▽

<file path="src/rtl/nvm_spi_pkg.sv">
package nvm_spi_pkg;
    localparam logic [7:0] OP_READ  = 8'h03;
    localparam logic [7:0] OP_WRITE = 8'h02;
    localparam logic [7:0] OP_WREN  = 8'h06;
    localparam logic [7:0] OP_RDSR  = 8'h05;

    typedef enum logic [3:0] {
        SQ_BOOT_STAT, SQ_BOOT_LOAD, SQ_READY, SQ_WREN,
        SQ_WRITE, SQ_POLL, SQ_VERIFY, SQ_ACK
    } seq_state_t;

    typedef enum logic [2:0] {
        FR_IDLE, FR_SETUP, FR_HIGH, FR_LOW, FR_HOLD, FR_GAP
    } frame_state_t;
endpackage

</file>
<file path="src/rtl/cycle_timer.sv">
module cycle_timer #(
    parameter int W = 8
) (
    input  logic         clk,
    input  logic         rst_n,
    input  logic         load,
    input  logic [W-1:0] val,
    output logic         expired
);
    logic [W-1:0] cnt;

    always_ff @(posedge clk) begin
        if (!rst_n)        cnt <= '0;
        else if (load)     cnt <= val;
        else if (cnt != 0) cnt <= cnt - 1'b1;
    end

    assign expired = (cnt == '0);
endmodule

</file>
<file path="src/rtl/spi_frame.sv">
module spi_frame
    import nvm_spi_pkg::*;
#(
    parameter int HALF     = 32,
    parameter int CS_SETUP = 64,
    parameter int CS_HOLD  = 96
) (
    input  logic        clk,
    input  logic        rst_n,
    input  logic        start,
    input  logic [4:0]  nbits,
    input  logic [23:0] tx,
    input  logic        miso,
    output logic        sck,
    output logic        mosi,
    output logic        cs_n,
    output logic [7:0]  rx,
    output logic        done
);
    localparam int MAXC = (CS_HOLD > CS_SETUP) ? ((CS_HOLD > HALF) ? CS_HOLD : HALF)
                                               : ((CS_SETUP > HALF) ? CS_SETUP : HALF);
    localparam int TW = $clog2(MAXC + 1);
    localparam logic [TW-1:0] HALF_V  = TW'(HALF - 1);
    localparam logic [TW-1:0] SETUP_V = TW'(CS_SETUP - 1);
    localparam logic [TW-1:0] HOLD_V  = TW'(CS_HOLD - 1);

    frame_state_t st, nxt;
    logic          tld, texp;
    logic [TW-1:0] tval;
    logic [23:0]   shreg;
    logic [4:0]    bits_left;

    cycle_timer #(.W(TW)) u_tmr (
        .clk(clk), .rst_n(rst_n), .load(tld), .val(tval), .expired(texp)
    );

    always_comb begin
        nxt  = st;
        tld  = 1'b0;
        tval = '0;
        done = 1'b0;
        unique case (st)
            FR_IDLE:  if (start) begin nxt = FR_SETUP; tld = 1'b1; tval = SETUP_V; end
            FR_SETUP: if (texp)  begin nxt = FR_HIGH;  tld = 1'b1; tval = HALF_V;  end
            FR_HIGH:  if (texp) begin
                tld = 1'b1;
                if (bits_left == 5'd1) begin nxt = FR_HOLD; tval = HOLD_V; end
                else                   begin nxt = FR_LOW;  tval = HALF_V; end
            end
            FR_LOW:   if (texp) begin nxt = FR_HIGH; tld = 1'b1; tval = HALF_V; end
            FR_HOLD:  if (texp) begin nxt = FR_GAP;  tld = 1'b1; tval = HALF_V; end
            FR_GAP:   if (texp) begin nxt = FR_IDLE; done = 1'b1; end
            default:  nxt = FR_IDLE;
        endcase
    end

    always_ff @(posedge clk) begin
        if (!rst_n) begin
            st        <= FR_IDLE;
            sck       <= 1'b0;
            mosi      <= 1'b0;
            cs_n      <= 1'b1;
            rx        <= '0;
            shreg     <= '0;
            bits_left <= '0;
        end else begin
            st <= nxt;
            if (st == FR_IDLE && start) begin
                shreg     <= tx;
                bits_left <= nbits;
                cs_n      <= 1'b0;
            end
            if (nxt == FR_HIGH && st != FR_HIGH) begin
                sck  <= 1'b1;
                mosi <= shreg[23];
            end
            if (st == FR_HIGH && texp) begin
                sck       <= 1'b0;
                rx        <= {rx[6:0], miso};
                shreg     <= {shreg[22:0], 1'b0};
                bits_left <= bits_left - 5'd1;
            end
            if (st == FR_HOLD && texp) cs_n <= 1'b1;
        end
    end
endmodule

</file>
<file path="src/rtl/nvm_spi_writethru.sv">
module nvm_spi_writethru
    import nvm_spi_pkg::*;
#(
    parameter int HALF       = 32,
    parameter int CS_SETUP   = 64,
    parameter int CS_HOLD    = 96,
    parameter int LOAD_WORDS = 4
) (
    input  logic       clk,
    input  logic       rst_n,
    input  logic       wr_req,
    input  logic [7:0] wr_addr,
    input  logic [7:0] wr_data,
    output logic       wr_ack,
    output logic       wr_err,
    output logic       cfg_ready,
    output logic       load_valid,
    output logic [7:0] load_addr,
    output logic [7:0] load_data,
    output logic       spi_sck,
    output logic       spi_mosi,
    input  logic       spi_miso,
    output logic       spi_cs_n
);
    localparam int IW = (LOAD_WORDS > 1) ? $clog2(LOAD_WORDS) : 1;
    localparam logic [IW-1:0] LAST_IDX = IW'(LOAD_WORDS - 1);

    seq_state_t    state, nxt;
    logic          launched;
    logic [IW-1:0] load_idx;
    logic [7:0]    lat_a, lat_d;
    logic          err_q;
    logic          fr_start, fr_done, in_frame;
    logic [4:0]    fr_nbits;
    logic [23:0]   fr_tx;
    logic [7:0]    fr_rx;

    spi_frame #(.HALF(HALF), .CS_SETUP(CS_SETUP), .CS_HOLD(CS_HOLD)) u_frame (
        .clk(clk), .rst_n(rst_n), .start(fr_start), .nbits(fr_nbits), .tx(fr_tx),
        .miso(spi_miso), .sck(spi_sck), .mosi(spi_mosi), .cs_n(spi_cs_n),
        .rx(fr_rx), .done(fr_done)
    );

    // next state and outputs
    always_comb begin
        nxt      = state;
        fr_tx    = '0;
        fr_nbits = 5'd8;
        in_frame = 1'b1;
        unique case (state)
            SQ_BOOT_STAT: begin
                fr_tx = {OP_RDSR, 16'h0}; fr_nbits = 5'd16;
                if (fr_done) nxt = SQ_BOOT_LOAD;
            end
            SQ_BOOT_LOAD: begin
                fr_tx = {OP_READ, 8'(load_idx), 8'h0}; fr_nbits = 5'd24;
                if (fr_done && load_idx == LAST_IDX) nxt = SQ_READY;
            end
            SQ_READY: begin
                in_frame = 1'b0;
                if (wr_req) nxt = SQ_WREN;
            end
            SQ_WREN: begin
                fr_tx = {OP_WREN, 16'h0}; fr_nbits = 5'd8;
                if (fr_done) nxt = SQ_WRITE;
            end
            SQ_WRITE: begin
                fr_tx = {OP_WRITE, lat_a, lat_d}; fr_nbits = 5'd24;
                if (fr_done) nxt = SQ_POLL;
            end
            SQ_POLL: begin
                fr_tx = {OP_RDSR, 16'h0}; fr_nbits = 5'd16;
                if (fr_done && !fr_rx[0]) nxt = SQ_VERIFY;
            end
            SQ_VERIFY: begin
                fr_tx = {OP_READ, lat_a, 8'h0}; fr_nbits = 5'd24;
                if (fr_done) nxt = SQ_ACK;
            end
            SQ_ACK: begin
                in_frame = 1'b0;
                nxt = SQ_READY;
            end
            default: begin
                in_frame = 1'b0;
                nxt = SQ_BOOT_STAT;
            end
        endcase
        fr_start   = in_frame && !launched;
        wr_ack     = (state == SQ_ACK);
        wr_err     = err_q;
        cfg_ready  = (state != SQ_BOOT_STAT) && (state != SQ_BOOT_LOAD);
        load_valid = (state == SQ_BOOT_LOAD) && fr_done;
        load_addr  = 8'(load_idx);
        load_data  = fr_rx;
    end

    // state register
    always_ff @(posedge clk) begin
        if (!rst_n) begin
            state    <= SQ_BOOT_STAT;
            launched <= 1'b0;
            load_idx <= '0;
            lat_a    <= '0;
            lat_d    <= '0;
            err_q    <= 1'b0;
        end else begin
            state <= nxt;
            if (fr_done)       launched <= 1'b0;
            else if (fr_start) launched <= 1'b1;
            if (state == SQ_BOOT_LOAD && fr_done) load_idx <= load_idx + 1'b1;
            if (state == SQ_READY && wr_req) begin
                lat_a <= wr_addr;
                lat_d <= wr_data;
            end
            if (state == SQ_VERIFY && fr_done) err_q <= (fr_rx != lat_d);
        end
    end
endmodule

</file>
<file path="config.mk">
export PLATFORM = sky130hd
export DESIGN_NAME = nvm_spi_writethru
export DESIGN_NICKNAME = d
export VERILOG_FILES = /design/src/rtl/nvm_spi_pkg.sv /design/src/rtl/cycle_timer.sv /design/src/rtl/spi_frame.sv /design/src/rtl/nvm_spi_writethru.sv
export SDC_FILE = /design/constraint.sdc
export NUM_CORES = 1
export LEC_CHECK = 0
export ABC_CLOCK_PERIOD_IN_PS = 2300
export CORE_MARGIN = 2
export CORE_UTILIZATION = 45
export DETAILED_ROUTE_END_ITERATION = 6
export PLACE_DENSITY = 0.68
export SYNTH_ARGS = -nofsm -noshare
export SYNTH_HDL_FRONTEND = slang
export SYNTH_HIERARCHICAL = 1
export SYNTH_SLANG_ARGS = --single-unit
</file>
<file path="constraint.sdc">
create_clock -name clk -period 2.3 [get_ports clk]
set_input_delay 0.575 -clock clk [delete_from_list [all_inputs] [get_ports clk]]
set_output_delay 0.575 -clock clk [all_outputs]
set_load 0.02 [all_outputs]
</file>
==> run summary <==
chip width: 93.4 um
CP Capture Type: output pin
IO buf count: 36
Die Y: 93.4 um
clk slew on worst S/H paths: 0.08 ns
Yosys warning total: 6
Synth Area in Adders: 1.74%
Rel. slew slack: 59.1%
critical path depth: 7
unrepaired setup endpoints after global routing: true
root buf cell: clkbuf_8
status: finished with violations
WL/cell: 13.9 um
multiplexer share of the synthesized area: 1.81%
Post-synth EDFFs: 0
Seq/Total Area, Yosys: 40.6%
Num CTS Buffers: 9
crit-path cells: inv_2, ha_4, and4b_1, nand2_2, nor3b_4, and4bb_4, buf_6
vias in the first global route: 2,892
min-delay worst type: flip-flop to flip-flop
initial antenna violation count: 0
vias per inst: 5.33
Final Hold Fails: 0
most common cell in the netlist: dfxtp_1
Tot GR Track Use: 19.6%
Worst EP arrival: 1.82 ns
die area: 8730 um2
Slowest cell on crit path: dfxtp_2
core area: 7730 um2
post-synthesis xor/xnor area fraction: 4.59%
layout cells sized above 1: 15.4%
failing checks: setup timing
CP Launch Point: u_frame/u_tmr/cnt[1]$_SDFFE_PN0P_
filler instances: 695
Synth Area in Simple Gates: 23.2%
Cells after Synth: 421
IO Count: 43
Synth area leader: dfxtp_1
first-pass GRT wire length: 13.8 mm
Area growth, synth to finish: 22.1%
worst skew pair latency: 0.35 ns
CTS tree: built
synth cell count leaders: dfxtp_1, nand2_1, a21oi_1, nand3_1, a22oi_1
largest net degree at the start of global routing: 36
CP delay by family, top: simple AND/OR/NAND/NOR gates
Worst Slack Setup Final: -0.0963 ns
Post-Place Setup Slack: -0.198 ns
r2r startpoint: state[2]$_SDFFE_PN0P_
initial core utilization: 46.6%
site row count: 32
Pwr per Cell Area: 833 nW/um2
TritonCTS Sinks: 73
dominant cells by area after synthesis: dfxtp_1, a21oi_1, nand2_1
combinational family with the most area after synthesis: simple AND/OR/NAND/NOR gates
GRT overflow: 0
leakage: 0.00165 uW
max incr delay on CP: 0.33 ns
async set-or-reset flop fraction in the synthesized netlist: 0%
drt drc: 0
crit path kind: flip-flop to output pin
detailed placement HPWL: 5.31 mm
Period minus WS final: 2.40 ns
ANT nets after route: 0
Netlist cell types: 65
post-layout net count: 499
period utilization: 104%
Critical Path End: load_valid
internal reg-to-reg setup slack: 0.18 ns
max-cap violations: 0
CP Data Required Time: 1.73 ns
Compound-Gate Fraction of Synth Area: 19.8%
design area: 4400 um2
largest buffer count on any clock path: 2
DRT iter0 DRCs: 184
Placer Congestion: 0.778
Yosys reg bits: 73
CP Max Fanout: 2
CP Buf/Inv Count: 2
reg2reg end: u_frame/u_tmr/cnt[5]$_SDFFE_PN0P_
DRT Wirelength: 8.10 mm
final setup vio count: 1
Avg Cell Area, Syn: 8.55 um2
Worst Max-Slew Pin Slew: 0.612 ns
Post-Syn Area: 3600 um2
routed vias: 3,094
FMAX: 417 MHz
Pre-antenna DRT Iters: 4
VDD IR max: 0.000351 V
Antenna diodes: 0
H-tree levels: 3
top cell type's share of synthesized area: 40.6%
placed cell areas: 4150 um2
Post-synth top flop: dfxtp_1
Clock Skews: 0.0118 ns
crit start category: flip-flop
Slew Limit Fails: 0
Worst Reg-to-Reg Cells: 8
-- layer usage --
layer | vias to the layer above | wire length, um | global-route usage (%)
li1 | 1558 | - | -
met1 | 1459 | 3880 | 26.2
met2 | 66 | 3740 | 31.2
met3 | 11 | 341 | 4.19
met4 | 0 | 137 | 6.99
met5 | - | 0 | 0
-- timing repair --
item                                    in CTS  in global routing
gates cloned                                 0                  0
buffers inserted                             2                  2
hold buffers                                 0                  0
endpoints found under the setup margin       2                  2
pin swaps                                    3                  5
resized for setup                           11                  4
-- cells by family (layout without fill, tap and decap cells) --
| kind of cell | after synthesis | count (layout) |
|---|---|---|
| compound gates | 113 | 113 |
| xor+xnor | 18 | 18 |
| fa+ha+maj | 5 | 5 |
| buf+inv | 50 | 95 |
| flops | 73 | 73 |
| mux | 6 | 6 |
| other cells | 1 | 14 |
| simple gates | 155 | 155 |
-- worst min-delay path, delay by kind of cell, from the launching register on --
kind               cells  cell delay [ns]
and+or+nand+nor        1             0.05
AOI/OAI and AO/OA      1             0.05
DFF                    1             0.31
-- report_power, final --
part,switching [uW],internal (uW),total (uW),leakage [uW]
Clock,500,503,1000,0.0000847
Combinational,637,570,1210,0.000970
Sequential,75.9,1380,1450,0.000593
-- through the flow --
stage	power [uW]	hold WS (ns)	setup TNS (ns)	std cells	utilization, %
final	3660	0.452	-0.0963	581	56.9
after global routing	3890	0.474	-0.195	581	56.9
after CTS	3640	0.455	-0.110	579	56.5
after detailed placement	2620	0.443	-0.198	561	53.7
after global placement	2600	0.443	-0.183	561	53.7
after floorplan	2330	0.432	0	434	-
-- layout by cell type (no fill, tap or decap), types with 2 or more instances in the layout --
master / instances
nor4b_1: 2
a31o_2: 2
dfxtp_1: 71
o21ai_0: 6
nor2_1: 7
clkinvlp_4: 4
and2_1: 18
a22oi_1: 25
nand4bb_1: 2
nor3_2: 2
nand3_1: 26
and4b_1: 2
clkinv_4: 2
clkdlybuf4s50_1: 33
ha_1: 4
clkbuf_8: 9
nor3b_1: 3
a21oi_1: 55
nand2b_1: 4
mux2i_1: 5
nor2b_1: 3
o31ai_1: 3
nand3b_1: 3
nor2_2: 2
inv_2: 2
buf_4: 32
nor4_1: 2
inv_1: 7
a21oi_2: 2
dfxtp_2: 2
xnor2_1: 8
nand2_1: 62
a31oi_1: 3
conb_1: 14
a32o_1: 2
xor2_1: 9
a22o_1: 3
-- worst min-delay path by stage --
stage / cells past startpoint / slack, ns / to / from
after floorplan: 2 / 0.43 / lat_a[2]$_SDFFE_PN0P_ / lat_a[2]$_SDFFE_PN0P_
after global placement: 2 / 0.44 / lat_a[5]$_SDFFE_PN0P_ / lat_a[5]$_SDFFE_PN0P_
after detailed placement: 2 / 0.44 / lat_a[5]$_SDFFE_PN0P_ / lat_a[5]$_SDFFE_PN0P_
after CTS: 2 / 0.45 / lat_a[5]$_SDFFE_PN0P_ / lat_a[5]$_SDFFE_PN0P_
after global routing: 2 / 0.47 / lat_a[6]$_SDFFE_PN0P_ / lat_a[6]$_SDFFE_PN0P_
final: 2 / 0.45 / lat_a[5]$_SDFFE_PN0P_ / lat_a[5]$_SDFFE_PN0P_
-- sequential cells by signal, indices dropped and copies added (netlist names) --
register and cells:
u_frame/shreg 24, lat_a 8, lat_d 8, u_frame/rx 8, u_frame/u_tmr/cnt 7, u_frame/bits_left 5
state 3, u_frame/st 3, load_idx 2, launched 1, u_frame/cs_n 1, u_frame/mosi 1
u_frame/sck 1, wr_err 1
-- final cells by class --
| type | instances | area, um2 | share of cell area [%] |
|---|---|---|---|
| Timing Repair Buffer | 69 | 623 | 14.2 |
| Clock buffer | 10 | 128 | 2.90 |
| Inverter | 10 | 42.5 | 0.968 |
| Multi-Input combinational cell | 311 | 1940 | 44.2 |
| Tap cell | 102 | 128 | 2.90 |
| Sequential cell | 73 | 1460 | 33.3 |
| Clock inverter | 6 | 68.8 | 1.57 |
Power figures use the tool's default switching activity.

△

Gather up the lines containing the word "flip" from these records and copy them.

> [FINISHED EXERCISE]:
min-delay worst type: flip-flop to flip-flop
crit path kind: flip-flop to output pin
crit start category: flip-flop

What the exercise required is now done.